The source said that cane “transport tractors and harvesting machines” have been removed from the Skeldon Estate and were scheduled to be used at “the very Enmore” but because of heavy rains workers could not begin using them. However, when the rain eases the machines will be used to their fullest capacity “in the interest of GuySuCo”.
This newspaper understands also that government had written to GuySuCo about shuffling of assets since while machines and other fixed assets are bought as GuySuCo’s they fall under management and the inventory of a specific estate. In this way when the selected firm conducts its audit of GuySuCo it will also be able to categorize each estate’s assets and worth.

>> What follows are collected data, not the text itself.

**config.mk**
```make
export PLATFORM = sky130hd
export DESIGN_NAME = e2ecrc_core
export DESIGN_NICKNAME = d
export VERILOG_FILES = /design/src/rtl/e2ecrc_pkg.sv /design/src/rtl/e2ecrc_core.sv
export VERILOG_INCLUDE_DIRS = /design/src /design/src/rtl
export SDC_FILE = /design/constraint.sdc
export NUM_CORES = 1
export LEC_CHECK = 0
export BUFFER_PORTS_ARGS = -buffer_cell sky130_fd_sc_hd__clkbuf_2
export CAP_MARGIN = 20
export CORE_MARGIN = 10
export CORE_UTILIZATION = 45
export DETAILED_ROUTE_END_ITERATION = 6
export GPL_TIMING_DRIVEN = 1
export PLACE_DENSITY_LB_ADDON = 0.08
export SLEW_MARGIN = 20
export SYNTH_ARGS = -nofsm -noshare
export SYNTH_HDL_FRONTEND = slang
export SYNTH_SLANG_ARGS = --single-unit
```
**constraint.sdc**
```tcl
create_clock -name clk_i -period 6.1 [get_ports clk_i]
set_input_delay 0.305 -clock clk_i [delete_from_list [all_inputs] [get_ports clk_i]]
set_output_delay 0.305 -clock clk_i [all_outputs]
set_load 0.01 [all_outputs]
```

Under its plans to “scale down” GuySuCo, government has outlined a scheme to consolidate its operations to three estates with three factories that would produce sugar for domestic needs and foreign markets, while divesting the company’s remaining assets, including the Skeldon Estate. Following the closure of the Wales factory at the end of last year, there are plans to shutter the Enmore and Rose Hall factories this year.

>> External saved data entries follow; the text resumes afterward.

[src/hdl/dms_pkg.sv]
// Shared types and constants for the DNA minimizer stream unit.
package dms_pkg;

  localparam int unsigned WinDepth = 16;

  localparam logic [63:0] MixMulA = 64'hff51afd7ed558ccd;
  localparam logic [63:0] MixMulB = 64'hc4ceb9fe1a85ec53;

  localparam logic [1:0] CfgKmerLen   = 2'd0;
  localparam logic [1:0] CfgWindowLen = 2'd1;

  localparam logic [1:0] BaseA = 2'd0;
  localparam logic [1:0] BaseC = 2'd1;
  localparam logic [1:0] BaseG = 2'd2;
  localparam logic [1:0] BaseT = 2'd3;

  typedef enum logic [3:0] {
    S_IDLE  = 4'b0001,
    S_HASH  = 4'b0010,
    S_CHECK = 4'b0100,
    S_WAIT  = 4'b1000
  } state_t;

  // Control shared by every window cell
  typedef struct packed {
    logic       shift;
    logic       clr;
    logic [4:0] win;
  } cell_ctl_t;

endpackage

[src/hdl/dms_cell.sv]
// One window slot: holds the entry of one age and passes it to the next slot.
module dms_cell
  import dms_pkg::*;
(
  input  logic        clk,
  input  logic        rst,
  input  cell_ctl_t   ctl,
  input  logic [3:0]  age,
  input  logic [63:0] new_hash,
  input  logic        prev_valid,
  input  logic [63:0] prev_hash,
  input  logic [63:0] front_in,
  output logic        valid,
  output logic [63:0] hash,
  output logic [63:0] front_out
);

  // Oldest valid entry seen so far along the chain
  assign front_out = valid ? hash : front_in;

  // Keep the shifted entry while young enough and not above the new hash
  always_ff @(posedge clk) begin
    if (rst || ctl.clr) begin
      valid <= 1'b0;
    end else if (ctl.shift) begin
      valid <= prev_valid && ({1'b0, age} < ctl.win) && (prev_hash <= new_hash);
    end
  end

  always_ff @(posedge clk) begin
    if (ctl.shift) begin
      hash <= prev_hash;
    end
  end

endmodule

[config.mk]
export PLATFORM = sky130hd
export DESIGN_NAME = dms_cell
export DESIGN_NICKNAME = d
export VERILOG_FILES = /design/src/hdl/dms_pkg.sv /design/src/hdl/dms_cell.sv
export SDC_FILE = /design/constraint.sdc
export NUM_CORES = 1
export LEC_CHECK = 0
export ABC_AREA = 1
export CAP_MARGIN = 20
export CORE_AREA = 2 2 131 133
export CTS_BUF_LIST = sky130_fd_sc_hd__clkbuf_4
export DETAILED_ROUTE_END_ITERATION = 12
export DIE_AREA = 0 0 133 135
export DONT_BUFFER_PORTS = 1
export GPL_TIMING_DRIVEN = 0
export REMOVE_ABC_BUFFERS = 1
export SYNTH_ARGS = -nofsm -noshare
export SYNTH_HDL_FRONTEND = slang
export SYNTH_SLANG_ARGS = --single-unit
[constraint.sdc]
create_clock -name clk -period 3.05 [get_ports clk]
set_input_delay 0.1525 -clock clk [delete_from_list [all_inputs] [get_ports clk]]
set_output_delay 0.1525 -clock clk [all_outputs]
set_load 0.005 [all_outputs]
==> impl_metrics.ini <==
[power_and_ir_drop]
switching_share_pct = 29.0
power.internal_mw = 1.45
fin_total_pwr_mw = 2.05
ir_drop_v = 0.000148
combPwrFrac_pct = 19.2
p_per_area_nw_per_um2 = 366
p_seq_share_pct = 54.8
clkPwrFrac_pct = 26.0
switchingPower_uw = 594
p_leak_nw = 2.48

[route]
wl_per_cell_um = 18.3
vias_per_cell = 4.70
firstDrtPassIters = 4
vias = 3424
ant_nets = 0
wirelength_mm = 13.3
drc_errors = 0
dr.first_iter.drc_count = 92

[place]
dp_worst_setup_slack_ns = 1.27
dp_hpwl_mm = 10.5
io_buffers = 0
routabilityCongestion = 0.801
dpl_cell_area_um2 = 4790

[hold_path]
min-delay-start = ctl[6]
min_path_cells = 1
hold_end = hash[60]
hold_path_class = in -> reg

[cts]
clk_pin_slew_ns = 0.12
insertion_delay_ns = 0.43
clock_path_buffers = 2
clock-root-buffer = clkbuf_4
cts_tree = built
clock-sinks = 65
htree_num_levels = 3
cts_buffers = 9
cts_resized = 0

[logic_synthesis]
synth_edf_count = 64
synth_most_common_cell = inv_1
ys_ff_latch = 65
synth.area.top_cells = edfxtp_1 (42%), ha_1 (19%), mux2_2 (16%)
ys_warn_count = 0
postSynthAreaPerCell_um2 = 10.5
syn_area_um2 = 4520
synth_top_flop_cell = edfxtp_1
yosysUniqueCellTypes = 27
async_flop_share_pct = 0
synth_area_leader_cell = edfxtp_1
ys_seq_area_share_pct = 42.9
syn_inst = 429
synth_top_area_share_pct = 42.5
ys_top_cells_by_count = inv_1 (81), ha_1 (67), nand2_1 (67), edfxtp_1 (64), mux2_2 (64)

[critical_path]
r2r_setup_slack_ns = 1.29
rr_startpoint = valid
r2r_cells = 3
arrival_ns = 2.04
crit_path_end_kind = output pin
startpoint_type = flip-flop
reg2reg_to = valid
worstPathMaxFanout = 35
crit_type = reg -> out
cp.required_ns = 2.90

[global_routing]
grt_pass1_vias = 3685
met3_usage_pct = 4.39
gr-total-overflow = 0
grt_pass1_wl_mm = 19.2
antenna_found_initial = 1
gr-usage-met2_pct = 25.4
top_usage_layer = met2
grt_util_all_layers_pct = 14.0
use_met1_pct = 15.0
grt_start_max_net_pins = 66

[finish]
design_area_um2 = 5600
drive_gt1_share_pct = 18.1
syn_to_final_growth_pct = 23.7
final_core_util_pct = 34.1
nets = 775

[run_status]
status = complete, no violations

[run]
maxCapViolCount = 0

[floorplanning]
die_h_um = 135
core-area_um2 = 16400
ios = 335
dieArea_um2 = 18000
die_w_um = 133
initial_core_util_pct = 27.6
row_count = 47

[timing]
slew_viol_final = 0
max_slew.worst_pin.slew_ns = 0.808
slew_headroom_pct = 46.2
rsz0062_at_grt = false
timing.fmax_mhz = 456
post-route-min-period_ns = 2.19
min_period_over_period_pct = 71.9
finalSetupViolCount = 0
hold_viol_final = 0
finalWorstSetupSlack_ns = 0.856
fin_skew_ns = 0
tns_ns = 0
power groups by stage:
| stage | combinational (mW) | clock (mW) | sequential (mW) |
|---|---|---|---|
| floorplan | 0.239 | 0 | 1.12 |
| global placement | 0.292 | 0 | 1.15 |
| detailed placement | 0.304 | 0 | 1.15 |
| CTS | 0.400 | 0.569 | 1.12 |
| global route | 0.451 | 0.604 | 1.13 |
| finish | 0.393 | 0.533 | 1.12 |
flip-flops by register name, indices dropped and copies added (netlist names):
| register | cells |
|---|---|
| hash | 64 |
| valid | 1 |
routing by layer:
layer / vias to the layer above / part of all wire (%)
met1: 1597 / 38
met4: 0 / 2.3
met5: - / 0
met3: 23 / 7.5
met2: 184 / 52
li1: 1620 / -
critical path: stages (launching register included):
cell	delay, ns
dfxtp_2	0.86
buf_12	0.30
mux2_2	0.41
timing repair:
item / in CTS / in global routing
hold buffers: 68 / 0
setup buffers: 0 / 0
hold endpoints to repair: 129 / 0
endpoints found under the setup margin: 0 / 0
metrics by stage:
step / std cells / hold WS (ns)
2_1_floorplan: 422 / 0.251
3_3_place_gp: 642 / 0.251
3_5_place_dp: 643 / 0.251
4_1_cts: 727 / 0.0834
5_1_grt: 728 / 0.0734
6_report: 728 / 0.126
layout by cell type (no fill, tap or decap):
cell type      count
ha_1              67
nand3_1            2
o21ai_0            2
diode_2            1
a21oi_2            1
nor4_1             1
clkinv_2           4
nor3_1             1
a21o_1             1
nand4_1            5
buf_16             1
nor2b_2            1
nor2_1            14
o21ai_1            4
nand3b_1           1
nor3_2             2
dfxtp_2            1
edfxtp_1          64
o21a_1             3
inv_2              1
o21bai_1           3
nor2_2             1
inv_1             81
buf_12             1
clkinv_1           1
clkbuf_4          12
nand2_1           67
or2_2              1
nand4_2            2
a21oi_1           31
mux2_2            64
dlygate4sd3_1     67
cell families after synthesis:
| group | count (synthesis) | synth area share, % |
|---|---|---|
| compound gates | 45 | 5.45 |
| fa+ha+maj | 67 | 18.5 |
| buf+inv | 90 | 7.66 |
| flops | 65 | 42.9 |
| mux | 64 | 15.9 |
| simple gates | 98 | 9.51 |
worst max path at each step:
stage / endpoint / cells past startpoint / startpoint / slack [ns]
finish: front_out[62] / 2 / valid / 0.86
global route: front_out[62] / 2 / valid / 0.73
CTS: front_out[62] / 2 / valid / 0.80
detailed placement: valid / 11 / new_hash[63] / 1.27
global placement: front_out[62] / 1 / valid / 0.14
floorplan: front_out[0] / 1 / valid / 0.74
final cells by class:
cell class,instances,area (um^2)
Antenna cell,1,2.50
Clock buffer,12,90.1
Clock inverter,4,20.0
Fill cell,1632,10800
Inverter,83,312
Multi-Input combinational cell,274,2240
Sequential cell,65,1940
Tap cell,220,275
Timing Repair Buffer,69,718
Note: power is estimated with default switching activity, not from simulation.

Recently, the Special Purpose Unit (SPU) of the government’s holding company, NICIL, announced that all of GuySuCo’s assets will be valued by an international firm and a prospectus completed by the end of January next year.
It was the Head of the Special Purpose Unit, Colvin Heath-London, who informed through a press release that the selected tender process for an Inter-national Financial Services Provider had closed.
The SPU’s plan comes in an effort to gear up for privatization and/or divestment of sugar estates.
The SPU said that selected tenders were invited from Price-waterhouse Cooopers, Ernst & Young, Deloitte and KPMG to provide services to the SPU as International Financial Services Provider and that all four accounting firms had responded.
It is expected that sometime next week the firms would be notified as to the winner and work should begin shortly after with the valuation of the assets and the preparation of a prospectus to be completed by the end of January 2018.
The selected firm’s scope of works would be to undertake the valuation of all assets under the control of GuySuCo, in addition to other advisory and financial services.